By the time I got out of SUNY New Paltz in 1980, I had reverted to strictly amateur guitar picker status and had decided to set my professional ambitions in the area of writing and publishing. Save for a few very rare occasions, I stayed off of stages. I lit out for Manhattan and a succession of publishing jobs, while also pursuing my own writing, getting married, having kids, living life. I played guitar for my kids, and with my friends. My kids enjoyed Pete and Toshi, and delighted in “Uncle Pete’s” performances of “Abi Yoyo” and other such songs. When Pete was nearby to us in Rhode Island he’d send up a flare and we’d get together. The only time I came anywhere near a stage was in 2008 when I played a few tunes at WAMC’s Linda Auditorium (Albany) with Happy and Artie, and had a blast doing so. Sadly, Artie was to pass away very shortly after that, although we did not know it at the time.

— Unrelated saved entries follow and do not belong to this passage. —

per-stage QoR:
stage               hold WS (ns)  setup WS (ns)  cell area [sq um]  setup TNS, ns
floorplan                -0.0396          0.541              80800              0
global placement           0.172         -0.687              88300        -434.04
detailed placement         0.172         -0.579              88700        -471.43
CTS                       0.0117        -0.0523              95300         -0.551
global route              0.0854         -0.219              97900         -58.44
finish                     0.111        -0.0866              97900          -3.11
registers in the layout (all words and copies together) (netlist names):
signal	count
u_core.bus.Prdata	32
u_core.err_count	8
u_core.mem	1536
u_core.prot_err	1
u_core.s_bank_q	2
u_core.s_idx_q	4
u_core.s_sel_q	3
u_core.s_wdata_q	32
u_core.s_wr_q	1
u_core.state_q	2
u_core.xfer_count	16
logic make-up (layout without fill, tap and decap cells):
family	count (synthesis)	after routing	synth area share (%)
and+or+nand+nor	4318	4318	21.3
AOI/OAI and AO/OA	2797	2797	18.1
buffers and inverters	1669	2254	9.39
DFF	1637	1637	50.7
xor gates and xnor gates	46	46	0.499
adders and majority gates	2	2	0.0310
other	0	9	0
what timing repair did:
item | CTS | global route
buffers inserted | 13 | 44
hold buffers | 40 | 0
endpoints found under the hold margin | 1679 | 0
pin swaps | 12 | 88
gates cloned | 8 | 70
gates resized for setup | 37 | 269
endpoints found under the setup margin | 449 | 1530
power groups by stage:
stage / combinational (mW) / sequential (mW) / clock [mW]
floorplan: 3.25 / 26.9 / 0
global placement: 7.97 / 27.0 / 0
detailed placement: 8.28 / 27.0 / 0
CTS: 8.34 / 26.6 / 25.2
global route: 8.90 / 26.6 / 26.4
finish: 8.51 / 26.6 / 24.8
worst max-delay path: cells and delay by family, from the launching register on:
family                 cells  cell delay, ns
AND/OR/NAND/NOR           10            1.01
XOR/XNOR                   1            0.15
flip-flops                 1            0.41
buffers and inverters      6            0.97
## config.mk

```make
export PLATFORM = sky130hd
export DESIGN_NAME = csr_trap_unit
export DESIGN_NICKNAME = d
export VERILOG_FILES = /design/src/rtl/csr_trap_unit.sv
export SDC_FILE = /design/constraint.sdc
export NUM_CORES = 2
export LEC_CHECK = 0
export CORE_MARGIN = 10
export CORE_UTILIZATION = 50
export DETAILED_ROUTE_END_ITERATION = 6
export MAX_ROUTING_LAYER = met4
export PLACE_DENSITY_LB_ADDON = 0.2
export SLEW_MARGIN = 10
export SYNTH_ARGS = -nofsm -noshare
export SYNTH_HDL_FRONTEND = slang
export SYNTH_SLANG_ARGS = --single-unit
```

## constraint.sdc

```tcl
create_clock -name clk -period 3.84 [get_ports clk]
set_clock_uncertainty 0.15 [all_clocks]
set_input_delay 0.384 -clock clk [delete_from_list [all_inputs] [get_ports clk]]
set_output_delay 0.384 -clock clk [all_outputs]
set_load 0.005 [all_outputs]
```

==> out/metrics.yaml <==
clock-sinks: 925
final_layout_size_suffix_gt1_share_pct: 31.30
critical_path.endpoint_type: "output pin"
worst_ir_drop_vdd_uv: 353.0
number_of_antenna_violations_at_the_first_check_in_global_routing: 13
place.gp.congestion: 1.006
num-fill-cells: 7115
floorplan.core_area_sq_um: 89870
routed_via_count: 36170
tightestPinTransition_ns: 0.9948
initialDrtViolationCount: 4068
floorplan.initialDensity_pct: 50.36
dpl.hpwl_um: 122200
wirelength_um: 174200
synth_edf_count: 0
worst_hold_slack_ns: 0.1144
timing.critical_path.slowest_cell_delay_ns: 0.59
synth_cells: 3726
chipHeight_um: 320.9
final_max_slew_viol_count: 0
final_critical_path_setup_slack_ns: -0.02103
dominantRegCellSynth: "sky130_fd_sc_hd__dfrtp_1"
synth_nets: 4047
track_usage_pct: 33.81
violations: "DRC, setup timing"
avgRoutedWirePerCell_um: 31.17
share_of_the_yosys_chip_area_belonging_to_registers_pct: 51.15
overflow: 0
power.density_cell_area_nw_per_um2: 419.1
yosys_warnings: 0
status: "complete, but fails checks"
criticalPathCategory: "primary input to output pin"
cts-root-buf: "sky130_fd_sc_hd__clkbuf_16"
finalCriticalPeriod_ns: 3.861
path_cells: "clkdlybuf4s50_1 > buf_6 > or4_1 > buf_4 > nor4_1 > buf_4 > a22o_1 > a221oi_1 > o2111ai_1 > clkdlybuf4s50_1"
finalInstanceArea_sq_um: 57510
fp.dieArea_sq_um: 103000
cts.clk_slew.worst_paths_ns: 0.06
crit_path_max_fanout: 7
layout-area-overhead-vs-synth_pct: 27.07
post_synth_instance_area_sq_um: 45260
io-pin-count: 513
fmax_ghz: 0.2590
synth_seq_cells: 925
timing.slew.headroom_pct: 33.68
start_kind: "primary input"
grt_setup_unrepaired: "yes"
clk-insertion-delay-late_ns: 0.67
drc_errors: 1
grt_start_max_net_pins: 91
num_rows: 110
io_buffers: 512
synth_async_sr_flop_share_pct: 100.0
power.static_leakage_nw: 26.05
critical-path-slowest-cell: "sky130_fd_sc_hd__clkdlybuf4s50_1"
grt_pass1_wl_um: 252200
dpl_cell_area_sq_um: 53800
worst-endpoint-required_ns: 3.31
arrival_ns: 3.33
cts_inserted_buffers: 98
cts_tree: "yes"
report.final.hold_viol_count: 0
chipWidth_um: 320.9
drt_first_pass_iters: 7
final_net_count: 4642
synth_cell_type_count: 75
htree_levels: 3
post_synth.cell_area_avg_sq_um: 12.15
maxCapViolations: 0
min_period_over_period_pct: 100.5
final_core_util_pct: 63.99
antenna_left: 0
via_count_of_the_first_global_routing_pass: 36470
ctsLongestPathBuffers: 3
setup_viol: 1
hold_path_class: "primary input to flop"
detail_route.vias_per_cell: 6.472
<file path="config.mk">
export PLATFORM = sky130hd
export DESIGN_NAME = calc1
export DESIGN_NICKNAME = d
export VERILOG_FILES = /design/src/rtl/calc1.sv
export SDC_FILE = /design/constraint.sdc
export NUM_CORES = 1
export LEC_CHECK = 0
export CORE_MARGIN = 3
export CORE_UTILIZATION = 36
export DETAILED_ROUTE_END_ITERATION = 8
export PLACE_DENSITY = 0.65
export SLEW_MARGIN = 10
export SYNTH_ARGS = -nofsm -noshare
export SYNTH_HDL_FRONTEND = slang
export SYNTH_SLANG_ARGS = --single-unit
</file>
<file path="constraint.sdc">
create_clock -name c_clk -period 3.9 [get_ports c_clk]
set_input_delay 0.78 -clock c_clk [delete_from_list [all_inputs] [get_ports c_clk]]
set_output_delay 0.78 -clock c_clk [all_outputs]
set_load 0.03 [all_outputs]
</file>
<file path="src/rtl/calc1.sv">
// Four-port calculator: each port runs an independent IDLE/OP2/EXEC/RESP machine.
// Optional shifter (cmd 5/6) is built only when CALC1_SHIFT_EN is defined.

module calc1_port (
  input  logic        c_clk,
  input  logic        rst_n,
  input  logic [3:0]  cmd_in,
  input  logic [31:0] data_in,
  output logic [31:0] out_data,
  output logic [1:0]  out_resp
);
  typedef enum logic [1:0] {IDLE, OP2, EXEC, RESP} state_t;

  localparam logic [1:0] RESP_OK  = 2'd1;
  localparam logic [1:0] RESP_ERR = 2'd2;

  state_t      state_q, state_d;
  logic [3:0]  cmd_q, cmd_d;
  logic [31:0] op1_q, op1_d;
  logic [31:0] op2_q, op2_d;
  logic        exec_cnt_q, exec_cnt_d;
  logic [31:0] out_data_q, out_data_d;
  logic [1:0]  out_resp_q, out_resp_d;

  logic [32:0] sum;
  logic [31:0] res_data;
  logic [1:0]  res_resp;

  always_comb begin
    sum      = {1'b0, op1_q} + {1'b0, op2_q};
    res_data = '0;
    res_resp = RESP_ERR;
    case (cmd_q)
      4'd1: if (!sum[32]) begin
        res_data = sum[31:0];
        res_resp = RESP_OK;
      end
      4'd2: if (op2_q <= op1_q) begin
        res_data = op1_q - op2_q;
        res_resp = RESP_OK;
      end
`ifdef CALC1_SHIFT_EN
      4'd5: begin
        res_data = op1_q << op2_q[4:0];
        res_resp = RESP_OK;
      end
      4'd6: begin
        res_data = op1_q >> op2_q[4:0];
        res_resp = RESP_OK;
      end
`endif
      default: ;
    endcase
  end

  always_comb begin
    state_d    = state_q;
    cmd_d      = cmd_q;
    op1_d      = op1_q;
    op2_d      = op2_q;
    exec_cnt_d = exec_cnt_q;
    out_data_d = '0;
    out_resp_d = '0;
    case (state_q)
      IDLE: if (cmd_in != 4'd0) begin
        cmd_d   = cmd_in;
        op1_d   = data_in;
        state_d = OP2;
      end
      OP2: begin
        op2_d      = data_in;
        exec_cnt_d = 1'b0;
        state_d    = EXEC;
      end
      EXEC: begin
        exec_cnt_d = 1'b1;
        if (exec_cnt_q) state_d = RESP;
      end
      // Result lands in the output register, so it is visible the cycle after RESP.
      RESP: begin
        out_data_d = res_data;
        out_resp_d = res_resp;
        state_d    = IDLE;
      end
      default: state_d = IDLE;
    endcase
  end

  always_ff @(posedge c_clk or negedge rst_n) begin
    if (!rst_n) begin
      state_q    <= IDLE;
      cmd_q      <= '0;
      op1_q      <= '0;
      op2_q      <= '0;
      exec_cnt_q <= 1'b0;
      out_data_q <= '0;
      out_resp_q <= '0;
    end else begin
      state_q    <= state_d;
      cmd_q      <= cmd_d;
      op1_q      <= op1_d;
      op2_q      <= op2_d;
      exec_cnt_q <= exec_cnt_d;
      out_data_q <= out_data_d;
      out_resp_q <= out_resp_d;
    end
  end

  assign out_data = out_data_q;
  assign out_resp = out_resp_q;
endmodule

module calc1 (
  output logic [0:31] out_data1,
  output logic [0:31] out_data2,
  output logic [0:31] out_data3,
  output logic [0:31] out_data4,
  output logic [0:1]  out_resp1,
  output logic [0:1]  out_resp2,
  output logic [0:1]  out_resp3,
  output logic [0:1]  out_resp4,
  input  logic        c_clk,
  input  logic [0:3]  req1_cmd_in,
  input  logic [0:31] req1_data_in,
  input  logic [0:3]  req2_cmd_in,
  input  logic [0:31] req2_data_in,
  input  logic [0:3]  req3_cmd_in,
  input  logic [0:31] req3_data_in,
  input  logic [0:3]  req4_cmd_in,
  input  logic [0:31] req4_data_in,
  input  logic [1:7]  reset
);
  localparam int NUM_LANES = 4;

  logic [NUM_LANES-1:0][3:0]  lane_cmd;
  logic [NUM_LANES-1:0][31:0] lane_data;
  logic [NUM_LANES-1:0][31:0] lane_out_data;
  logic [NUM_LANES-1:0][1:0]  lane_out_resp;
  logic                       unused_reset;

  assign unused_reset = ^reset[2:7];

  assign lane_cmd[0]  = req1_cmd_in;
  assign lane_cmd[1]  = req2_cmd_in;
  assign lane_cmd[2]  = req3_cmd_in;
  assign lane_cmd[3]  = req4_cmd_in;
  assign lane_data[0] = req1_data_in;
  assign lane_data[1] = req2_data_in;
  assign lane_data[2] = req3_data_in;
  assign lane_data[3] = req4_data_in;

  for (genvar g = 0; g < NUM_LANES; g++) begin : g_lane
    calc1_port u_port (
      .c_clk    (c_clk),
      .rst_n    (reset[1]),
      .cmd_in   (lane_cmd[g]),
      .data_in  (lane_data[g]),
      .out_data (lane_out_data[g]),
      .out_resp (lane_out_resp[g])
    );
  end

  assign out_data1 = lane_out_data[0];
  assign out_data2 = lane_out_data[1];
  assign out_data3 = lane_out_data[2];
  assign out_data4 = lane_out_data[3];
  assign out_resp1 = lane_out_resp[0];
  assign out_resp2 = lane_out_resp[1];
  assign out_resp3 = lane_out_resp[2];
  assign out_resp4 = lane_out_resp[3];
endmodule

</file>
==> metrics.txt <==
wire length per cell=18.6 um; fillcell total=about 7.9k; CORE AREA=just over 0.08 sq mm; area share of the largest cell type after synthesis=0.356; initial antenna violation count=6; Worst-Margin Slew=around 0.8 ns; Post-Synth Adder-Cell Area=0.121; cell area after layout=0.0357 sq mm; Setup Viol. Count Final=0; Post-DRT Antenna Nets=0; WP data arrival=~4.2 ns; met2 wire length=between 40 and 50 mm; Worst R2R Path Depth=13; final worst slack=around 0.14 ns; CTS clk-pin slew, worst paths=about 0.06 ns; cell taking the most area after synthesis=dfrtp_1; final WL=88.1 mm; synthesized instance count=about 3.4k; Initial DRC Count=2185; DRT Pass-1 Iters=6; Die W=292 um; die area=0.0854 sq mm; top cells by area, synth=dfrtp_1, ha_1, mux2_2; All-Layer GR Usage=0.200; DR vias=approximately 26k; Final Skew=approximately 0.014 ns; Inserted Clock Buffers=50; DIE HEIGHT=a little under 300 um; fmax=266 MHz; WL met3=~4.6 mm; HP Class=in -> async; share of cells above drive strength 1=0.117; R2R Path Start=g_lane[2].u_port.op2_q[0]; required time worst endpoint=~4.4 ns; Remaining Overflow, GRT=0; # nets final=just over 4k; Avg Inst Size Synth=roughly 9 sq um; Mapped Nets=~3.8k; via-per-instance ratio=~5.6; final setup TNS=0 ns; # port buffers=~280; register area share after synthesis=0.356; first-pass GRT wire length=141 mm; worst slack, placed=0.142 ns; TritonCTS clock tree=built; largest family of logic cells by synthesized area=compound AO/OA/AOI/OAI gates; largest net degree at the start of global routing=70; root buffer cell=clkbuf_16; Synth Area in Compound Gates=0.262; htree depth=2; CP Launch Type=register; Hold Fails Final Rpt=0; Synth Warn #=0; final period utilization=0.964; CTS sink cnt=420; dpl hpwl=between 60 and 70 mm; FP Rows=approximately 100; status=complete, no violations; max_cap viols=0; flop2flop setup slack=roughly 0.14 ns; Max clock buf depth=3; critical-path maximum fanout=4; Layout area overhead=21.1%; met1 wire length=around 40 mm; Post-DP Area=0.0340 sq mm; mapped cell area=a little under 0.03 sq mm; Post-synth EDFFs=0; Min Clock Period, post-route=around 3.8 ns; Skew-Pair Late Insertion Delay=around 0.59 ns; number of remaining DRC errors=0; max-slew violation count=0; Top Metal Used=met5; Initial Util=0.365; Post-synth top flop=dfrtp_1; routability cong.=0.926; Synth cell types=96; total I/O pin count=approximately 290; fraction of synthesized area in multiplexers=0.0522; xor/xnor share of the synthesized area=0.00178; Synth Register Bits=420; cts hold-fix bufs=0; Simple-Gate Fraction of Synth Area=0.146; slew margin rel.=0.457; number of global-route vias before repair=roughly 26k; Reg2Reg Capture Point=g_lane[2].u_port.out_data[30]; Setup CP Type=reg -> reg; critical path endpoint category=register; fraction of registers with async set/reset=1.00
routing by layer:
layer / vias up / track usage
met5: - / 0
met4: 4 / 0.0559
met3: 147 / 0.0284
met2: 796 / 0.327
met1: 12800 / 0.276
li1: 12700 / -
critical path: stages (launching register included):
cell	delay, ns
dfrtp_1	0.40
ha_1	0.23
inv_1	0.07
fa_1	0.21
nor2_1	0.08
o211ai_1	0.34
a211oi_2	0.18
o311ai_0	0.61
a41o_1	0.30
nand2_1	0.10
a311o_1	0.42
a221oi_1	0.39
a2bb2oi_1	0.20
mux2i_1	0.10
worst max-delay path by stage:
stage	slack, ns	end	startpoint	cells after the start
finish	0.14	g_lane[2].u_port.out_data[30]	g_lane[2].u_port.op2_q[0]	13
global route	-0.009	g_lane[3].u_port.out_data[23]	g_lane[3].u_port.op2_q[9]	12
CTS	0.12	g_lane[0].u_port.out_data[18]	g_lane[0].u_port.op2_q[0]	12
detailed placement	0.14	g_lane[0].u_port.out_data[18]	g_lane[0].u_port.op2_q[0]	12
global placement	0.17	g_lane[0].u_port.out_data[18]	g_lane[0].u_port.op2_q[0]	12
floorplan	0.75	g_lane[3].u_port.out_data[25]	g_lane[3].u_port.op2_q[0]	14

Not long after Pete passed in 2014 I wrote a well received book about his life during blacklist days.

And that about wraps things up with regard to me and music. I can barely play guitar any longer due to meds which make my hands shake. And I certainly can’t come anywhere near to playing as well or as confidently as I used to. But, per Tennyson, it is better to have loved and lost than never to have loved at all.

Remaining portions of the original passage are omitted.